= What you should do =
The required output is a number: how many lines of the data below include the string "usage".

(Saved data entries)
•••
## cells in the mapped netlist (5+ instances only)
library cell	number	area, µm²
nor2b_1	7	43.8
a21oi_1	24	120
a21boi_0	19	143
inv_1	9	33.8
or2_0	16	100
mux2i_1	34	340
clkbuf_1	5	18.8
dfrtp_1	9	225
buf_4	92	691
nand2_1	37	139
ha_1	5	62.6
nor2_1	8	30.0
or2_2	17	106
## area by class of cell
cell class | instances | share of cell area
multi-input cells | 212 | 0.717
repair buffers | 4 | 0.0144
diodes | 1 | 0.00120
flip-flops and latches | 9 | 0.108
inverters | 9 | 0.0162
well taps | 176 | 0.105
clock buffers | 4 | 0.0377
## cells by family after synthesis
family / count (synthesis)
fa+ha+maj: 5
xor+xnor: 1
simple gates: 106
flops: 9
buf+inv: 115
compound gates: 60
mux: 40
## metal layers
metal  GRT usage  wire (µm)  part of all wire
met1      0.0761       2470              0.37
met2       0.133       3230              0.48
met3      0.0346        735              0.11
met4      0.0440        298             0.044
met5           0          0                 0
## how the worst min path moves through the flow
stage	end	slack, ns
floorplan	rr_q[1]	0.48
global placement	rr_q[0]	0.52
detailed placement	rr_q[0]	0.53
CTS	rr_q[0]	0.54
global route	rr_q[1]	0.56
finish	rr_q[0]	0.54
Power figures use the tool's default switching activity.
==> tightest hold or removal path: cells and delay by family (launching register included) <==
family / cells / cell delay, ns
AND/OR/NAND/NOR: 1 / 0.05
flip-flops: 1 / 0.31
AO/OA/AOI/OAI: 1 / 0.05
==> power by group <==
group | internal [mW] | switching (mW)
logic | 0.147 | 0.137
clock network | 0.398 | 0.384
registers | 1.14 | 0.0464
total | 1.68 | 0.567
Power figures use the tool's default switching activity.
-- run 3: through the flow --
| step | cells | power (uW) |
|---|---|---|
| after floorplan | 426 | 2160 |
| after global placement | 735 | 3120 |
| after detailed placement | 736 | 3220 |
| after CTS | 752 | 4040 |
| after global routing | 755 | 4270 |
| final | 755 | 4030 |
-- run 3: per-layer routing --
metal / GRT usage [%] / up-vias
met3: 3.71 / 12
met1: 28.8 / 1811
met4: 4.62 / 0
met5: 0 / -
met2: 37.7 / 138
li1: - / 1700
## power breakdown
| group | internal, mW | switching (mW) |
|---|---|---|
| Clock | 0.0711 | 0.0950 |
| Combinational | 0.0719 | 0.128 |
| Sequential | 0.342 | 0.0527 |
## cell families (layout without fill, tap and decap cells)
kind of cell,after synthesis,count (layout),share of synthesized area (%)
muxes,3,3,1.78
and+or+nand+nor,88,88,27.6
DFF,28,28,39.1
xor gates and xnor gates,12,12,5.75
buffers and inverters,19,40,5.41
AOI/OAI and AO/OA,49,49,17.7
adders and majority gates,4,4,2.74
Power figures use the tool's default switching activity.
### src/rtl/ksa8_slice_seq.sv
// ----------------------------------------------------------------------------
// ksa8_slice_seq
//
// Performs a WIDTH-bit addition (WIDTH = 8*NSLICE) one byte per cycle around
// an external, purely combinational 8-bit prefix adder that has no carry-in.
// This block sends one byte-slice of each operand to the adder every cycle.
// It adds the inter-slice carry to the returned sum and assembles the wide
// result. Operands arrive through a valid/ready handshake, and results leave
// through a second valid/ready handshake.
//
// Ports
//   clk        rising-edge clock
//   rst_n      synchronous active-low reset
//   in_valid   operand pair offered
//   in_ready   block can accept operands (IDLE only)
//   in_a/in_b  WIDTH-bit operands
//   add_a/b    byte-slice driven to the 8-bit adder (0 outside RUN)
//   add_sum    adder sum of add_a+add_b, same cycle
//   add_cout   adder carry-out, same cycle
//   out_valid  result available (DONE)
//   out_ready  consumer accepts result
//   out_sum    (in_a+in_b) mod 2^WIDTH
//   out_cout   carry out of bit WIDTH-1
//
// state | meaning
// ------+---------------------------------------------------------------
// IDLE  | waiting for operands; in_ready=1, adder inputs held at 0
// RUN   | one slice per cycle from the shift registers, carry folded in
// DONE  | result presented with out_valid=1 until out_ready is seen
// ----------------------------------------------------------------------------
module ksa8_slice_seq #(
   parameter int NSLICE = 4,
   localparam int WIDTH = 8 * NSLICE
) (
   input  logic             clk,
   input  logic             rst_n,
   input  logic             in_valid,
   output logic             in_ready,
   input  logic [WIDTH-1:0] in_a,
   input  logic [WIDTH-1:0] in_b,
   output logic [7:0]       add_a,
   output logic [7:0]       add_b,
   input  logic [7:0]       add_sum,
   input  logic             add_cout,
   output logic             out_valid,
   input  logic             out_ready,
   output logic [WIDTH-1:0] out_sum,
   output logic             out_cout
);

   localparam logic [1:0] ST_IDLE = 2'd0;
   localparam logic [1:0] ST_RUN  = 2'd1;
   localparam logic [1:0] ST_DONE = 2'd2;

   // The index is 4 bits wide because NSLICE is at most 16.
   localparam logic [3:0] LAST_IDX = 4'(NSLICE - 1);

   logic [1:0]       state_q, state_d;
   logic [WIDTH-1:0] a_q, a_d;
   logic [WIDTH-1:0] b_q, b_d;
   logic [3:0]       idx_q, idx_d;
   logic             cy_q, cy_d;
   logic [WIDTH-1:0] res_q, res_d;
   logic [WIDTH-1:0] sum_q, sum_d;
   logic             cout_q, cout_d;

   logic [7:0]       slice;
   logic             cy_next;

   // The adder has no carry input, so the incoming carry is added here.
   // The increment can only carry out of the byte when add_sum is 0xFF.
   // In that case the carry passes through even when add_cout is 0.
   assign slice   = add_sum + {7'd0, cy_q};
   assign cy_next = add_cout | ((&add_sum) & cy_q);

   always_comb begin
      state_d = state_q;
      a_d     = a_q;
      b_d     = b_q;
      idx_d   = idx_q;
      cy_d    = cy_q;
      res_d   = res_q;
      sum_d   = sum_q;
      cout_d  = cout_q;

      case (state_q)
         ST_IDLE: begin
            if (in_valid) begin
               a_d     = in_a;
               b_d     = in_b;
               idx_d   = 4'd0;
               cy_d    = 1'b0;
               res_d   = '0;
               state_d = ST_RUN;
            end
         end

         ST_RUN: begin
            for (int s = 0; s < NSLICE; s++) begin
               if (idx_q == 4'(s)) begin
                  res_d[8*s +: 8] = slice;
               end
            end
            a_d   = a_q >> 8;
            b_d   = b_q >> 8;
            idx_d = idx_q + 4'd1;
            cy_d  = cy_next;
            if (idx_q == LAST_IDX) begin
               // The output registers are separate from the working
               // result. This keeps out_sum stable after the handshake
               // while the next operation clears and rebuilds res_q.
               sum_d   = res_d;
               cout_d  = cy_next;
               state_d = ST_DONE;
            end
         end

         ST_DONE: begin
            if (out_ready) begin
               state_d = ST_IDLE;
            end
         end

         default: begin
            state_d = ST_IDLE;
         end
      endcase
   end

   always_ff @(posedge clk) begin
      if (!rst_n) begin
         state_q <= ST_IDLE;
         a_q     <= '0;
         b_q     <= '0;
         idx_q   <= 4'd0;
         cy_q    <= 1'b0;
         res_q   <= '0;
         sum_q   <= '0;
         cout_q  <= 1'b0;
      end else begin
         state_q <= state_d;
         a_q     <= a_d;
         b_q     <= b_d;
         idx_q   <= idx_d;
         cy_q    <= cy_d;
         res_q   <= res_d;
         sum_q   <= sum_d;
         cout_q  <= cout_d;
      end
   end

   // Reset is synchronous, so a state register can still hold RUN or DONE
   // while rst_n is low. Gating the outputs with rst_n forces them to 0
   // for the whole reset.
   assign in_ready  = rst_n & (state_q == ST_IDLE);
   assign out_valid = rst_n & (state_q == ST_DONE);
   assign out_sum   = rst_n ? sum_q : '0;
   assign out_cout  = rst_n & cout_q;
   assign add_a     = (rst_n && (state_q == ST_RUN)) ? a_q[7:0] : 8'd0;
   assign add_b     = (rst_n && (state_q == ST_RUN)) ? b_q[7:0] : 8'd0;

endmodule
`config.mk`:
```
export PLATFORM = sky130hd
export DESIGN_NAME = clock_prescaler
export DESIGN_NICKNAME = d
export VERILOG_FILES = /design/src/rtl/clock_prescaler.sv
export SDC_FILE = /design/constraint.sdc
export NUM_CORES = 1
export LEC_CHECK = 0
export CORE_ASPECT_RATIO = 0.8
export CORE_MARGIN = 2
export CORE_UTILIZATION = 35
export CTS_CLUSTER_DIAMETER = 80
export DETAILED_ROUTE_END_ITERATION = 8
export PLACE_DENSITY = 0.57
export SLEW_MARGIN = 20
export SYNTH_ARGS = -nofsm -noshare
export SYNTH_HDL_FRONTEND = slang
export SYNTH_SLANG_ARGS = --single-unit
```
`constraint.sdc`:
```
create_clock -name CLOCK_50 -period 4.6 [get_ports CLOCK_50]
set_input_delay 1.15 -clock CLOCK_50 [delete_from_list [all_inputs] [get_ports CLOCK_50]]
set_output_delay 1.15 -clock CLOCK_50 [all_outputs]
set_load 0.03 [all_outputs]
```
•••
= Exercise response =
2